En 2010, alors structurellement déficitaire et lourdement endetté, le Groupe Le Monde a connu une révolution actionnariale avec un investissement majoritaire de Pierre Bergé, Xavier Niel et Matthieu Pigasse, via leur holding commune Le Monde libre, pour plus de 130 millions d’euros.

Depuis cette date, le capital de notre groupe aura connu une série d’évolutions progressives qui ont abouti à une structure désormais stabilisée avec un capital réparti entre d’une part le Fonds pour l’indépendance de la presse qui, à travers Le Monde libre, détient 72,5 % de notre groupe, et d’autre part le Pôle d’indépendance, qui rassemble l’actionnariat salarié, la société des lecteurs, et les familles des fondateurs de La Vie et du Monde, et en détient 25,4 %. Après avoir accompagné son redressement et le renforcement de notre indépendance, les trois actionnaires de 2010 se sont progressivement effacés du tour de table.

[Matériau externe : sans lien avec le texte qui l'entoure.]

**src/rtl/multicycle_pkg.sv**
```systemverilog
// Shared types and encodings for the multi-cycle RV32 sequencing controller.
// The TRAP state is only reachable when MULTICYCLE_ILLEGAL_TRAP_EN is defined.
package multicycle_pkg;

  typedef enum logic [3:0] {
    S_FETCH  = 4'd0,
    S_DECODE = 4'd1,
    S_MEMADR = 4'd2,
    S_MEMRD  = 4'd3,
    S_MEMWB  = 4'd4,
    S_MEMWR  = 4'd5,
    S_EXECR  = 4'd6,
    S_ALUWB  = 4'd7,
    S_BEQ    = 4'd8,
    S_TRAP   = 4'd9
  } state_e;

  localparam logic [6:0] OP_LW  = 7'b0000011;
  localparam logic [6:0] OP_SW  = 7'b0100011;
  localparam logic [6:0] OP_R   = 7'b0110011;
  localparam logic [6:0] OP_BEQ = 7'b1100011;

  localparam logic [2:0] ALU_ADD = 3'b000;
  localparam logic [2:0] ALU_SUB = 3'b001;
  localparam logic [2:0] ALU_AND = 3'b010;
  localparam logic [2:0] ALU_OR  = 3'b011;
  localparam logic [2:0] ALU_SLT = 3'b101;
  localparam logic [2:0] ALU_XOR = 3'b111;

  localparam logic [1:0] SRCA_PC    = 2'b00;
  localparam logic [1:0] SRCA_OLDPC = 2'b01;
  localparam logic [1:0] SRCA_REGA  = 2'b10;

  localparam logic [1:0] SRCB_REGB = 2'b00;
  localparam logic [1:0] SRCB_IMM  = 2'b01;
  localparam logic [1:0] SRCB_FOUR = 2'b10;

  localparam logic [1:0] RES_ALUOUT    = 2'b00;
  localparam logic [1:0] RES_DATA      = 2'b01;
  localparam logic [1:0] RES_ALURESULT = 2'b10;

  localparam logic [1:0] IMM_I = 2'b00;
  localparam logic [1:0] IMM_S = 2'b01;
  localparam logic [1:0] IMM_B = 2'b10;

  function automatic logic is_known_op(input logic [6:0] op_v);
    return (op_v == OP_LW) || (op_v == OP_SW) || (op_v == OP_R) || (op_v == OP_BEQ);
  endfunction

endpackage

```
**src/rtl/mc_alu_op_decode.sv**
```systemverilog
// Combinational ALU-operation decoder for R-type instructions, consumed in EXECR.
module mc_alu_op_decode
  import multicycle_pkg::*;
(
  input  logic [2:0] i_funct3,
  input  logic       i_funct7_5,
  input  logic       i_op_5,
  output logic [2:0] o_alu_control
);

  // funct3 selects the operation; funct7[5] distinguishes sub from add
  always_comb begin
    o_alu_control = ALU_ADD;
    case (i_funct3)
      3'b000:  o_alu_control = ({i_op_5, i_funct7_5} == 2'b11) ? ALU_SUB : ALU_ADD;
      3'b010:  o_alu_control = ALU_SLT;
      3'b110:  o_alu_control = ALU_OR;
      3'b111:  o_alu_control = ALU_AND;
      3'b100:  o_alu_control = ALU_XOR;
      default: o_alu_control = ALU_ADD;
    endcase
  end

endmodule

```
**src/rtl/multicycle_controller.sv**
```systemverilog
// Moore sequencing controller for the multi-cycle RV32 core (shared ALU, unified memory).
// Define MULTICYCLE_ILLEGAL_TRAP_EN to trap unknown opcodes and expose the sticky `illegal` port.
module multicycle_controller
  import multicycle_pkg::*;
#(
  parameter int STATE_W = 4
) (
  input  logic               clk,
  input  logic               rst,
  input  logic [6:0]         op,
  input  logic [2:0]         funct3,
  input  logic [6:0]         funct7,
  input  logic               zero,
  input  logic               mem_ready,
  output logic               mem_req,
  output logic               mem_write,
  output logic               adr_src,
  output logic               ir_write,
  output logic               pc_write,
  output logic               reg_write,
  output logic [1:0]         alu_src_a,
  output logic [1:0]         alu_src_b,
  output logic [1:0]         imm_src,
  output logic [2:0]         alu_control,
  output logic [1:0]         result_src,
  output logic               retire,
  output logic [STATE_W-1:0] state_o
`ifdef MULTICYCLE_ILLEGAL_TRAP_EN
  ,
  output logic               illegal
`endif
);

  state_e     r_state;
  state_e     w_next;
  logic [2:0] w_dec_alu;
  logic       w_mem_req, w_mem_write, w_adr_src, w_ir_write, w_pc_write, w_reg_write, w_retire;
  logic [1:0] w_alu_src_a, w_alu_src_b, w_imm_src, w_result_src;
  logic [2:0] w_alu_control;
  logic       w_unused;

  assign w_unused = &{1'b0, funct7[6], funct7[4:0]};

  mc_alu_op_decode u_alu_dec (
    .i_funct3      (funct3),
    .i_funct7_5    (funct7[5]),
    .i_op_5        (op[5]),
    .o_alu_control (w_dec_alu)
  );

  // Next-state selection; FETCH/MEMRD/MEMWR hold until memory completes
  always_comb begin
    w_next = r_state;
    case (r_state)
      S_FETCH:  w_next = mem_ready ? S_DECODE : S_FETCH;
      S_DECODE: begin
        case (op)
          OP_LW, OP_SW: w_next = S_MEMADR;
          OP_R:         w_next = S_EXECR;
          OP_BEQ:       w_next = S_BEQ;
`ifdef MULTICYCLE_ILLEGAL_TRAP_EN
          default:      w_next = S_TRAP;
`else
          default:      w_next = S_FETCH;
`endif
        endcase
      end
      S_MEMADR: w_next = (op == OP_SW) ? S_MEMWR : S_MEMRD;
      S_MEMRD:  w_next = mem_ready ? S_MEMWB : S_MEMRD;
      S_MEMWR:  w_next = mem_ready ? S_FETCH : S_MEMWR;
      S_EXECR:  w_next = S_ALUWB;
      S_MEMWB, S_ALUWB, S_BEQ: w_next = S_FETCH;
`ifdef MULTICYCLE_ILLEGAL_TRAP_EN
      S_TRAP:   w_next = S_TRAP;
`endif
      default:  w_next = S_FETCH;
    endcase
  end

  // State register; the illegal flag is sticky until reset
`ifdef MULTICYCLE_ILLEGAL_TRAP_EN
  logic r_illegal;

  always_ff @(posedge clk) begin
    if (rst) begin
      r_state   <= S_FETCH;
      r_illegal <= 1'b0;
    end else begin
      r_state   <= w_next;
      r_illegal <= r_illegal | (w_next == S_TRAP);
    end
  end

  assign illegal = r_illegal & ~rst;
`else
  always_ff @(posedge clk) begin
    if (rst) begin
      r_state <= S_FETCH;
    end else begin
      r_state <= w_next;
    end
  end
`endif

  // Per-state control decode; TRAP and any stray encoding leave everything at 0
  always_comb begin
    w_mem_req     = 1'b0;
    w_mem_write   = 1'b0;
    w_adr_src     = 1'b0;
    w_ir_write    = 1'b0;
    w_pc_write    = 1'b0;
    w_reg_write   = 1'b0;
    w_retire      = 1'b0;
    w_alu_src_a   = SRCA_PC;
    w_alu_src_b   = SRCB_REGB;
    w_imm_src     = IMM_I;
    w_alu_control = ALU_ADD;
    w_result_src  = RES_ALUOUT;
    case (r_state)
      S_FETCH: begin
        w_mem_req    = 1'b1;
        w_alu_src_b  = SRCB_FOUR;
        w_result_src = RES_ALURESULT;
        w_ir_write   = mem_ready;
        w_pc_write   = mem_ready;
      end
      S_DECODE: begin
        w_alu_src_a = SRCA_OLDPC;
        w_alu_src_b = SRCB_IMM;
        w_imm_src   = IMM_B;
`ifdef MULTICYCLE_ILLEGAL_TRAP_EN
        w_retire    = 1'b0;
`else
        w_retire    = ~is_known_op(op);
`endif
      end
      S_MEMADR: begin
        w_alu_src_a = SRCA_REGA;
        w_alu_src_b = SRCB_IMM;
        w_imm_src   = (op == OP_SW) ? IMM_S : IMM_I;
      end
      S_MEMRD: begin
        w_mem_req = 1'b1;
        w_adr_src = 1'b1;
      end
      S_MEMWB: begin
        w_result_src = RES_DATA;
        w_reg_write  = 1'b1;
        w_retire     = 1'b1;
      end
      S_MEMWR: begin
        w_mem_req   = 1'b1;
        w_mem_write = 1'b1;
        w_adr_src   = 1'b1;
        w_retire    = mem_ready;
      end
      S_EXECR: begin
        w_alu_src_a   = SRCA_REGA;
        w_alu_src_b   = SRCB_REGB;
        w_alu_control = w_dec_alu;
      end
      S_ALUWB: begin
        w_result_src = RES_ALUOUT;
        w_reg_write  = 1'b1;
        w_retire     = 1'b1;
      end
      S_BEQ: begin
        w_alu_src_a   = SRCA_REGA;
        w_alu_src_b   = SRCB_REGB;
        w_alu_control = ALU_SUB;
        w_result_src  = RES_ALUOUT;
        w_pc_write    = zero;
        w_retire      = 1'b1;
      end
      default: begin
        w_retire = 1'b0;
      end
    endcase
  end

  // Reset overrides every output in the same cycle so an aborted access never strobes
  assign mem_req     = w_mem_req   & ~rst;
  assign mem_write   = w_mem_write & ~rst;
  assign adr_src     = w_adr_src   & ~rst;
  assign ir_write    = w_ir_write  & ~rst;
  assign pc_write    = w_pc_write  & ~rst;
  assign reg_write   = w_reg_write & ~rst;
  assign retire      = w_retire    & ~rst;
  assign alu_src_a   = rst ? 2'b00 : w_alu_src_a;
  assign alu_src_b   = rst ? 2'b00 : w_alu_src_b;
  assign imm_src     = rst ? 2'b00 : w_imm_src;
  assign alu_control = rst ? 3'b000 : w_alu_control;
  assign result_src  = rst ? 2'b00 : w_result_src;
  assign state_o     = rst ? '0 : STATE_W'(r_state);

endmodule

```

Avant son décès en 2017, Pierre Bergé avait organisé la reprise de ses parts par ses deux associés. Cette cession, contestée au tribunal par son héritier, est désormais définitive après trois décisions de justice qui ont, à chaque fois, confirmé sa validité. En 2019, Matthieu Pigasse a cédé à Daniel Kretinsky une part minoritaire des actions qu’il détenait.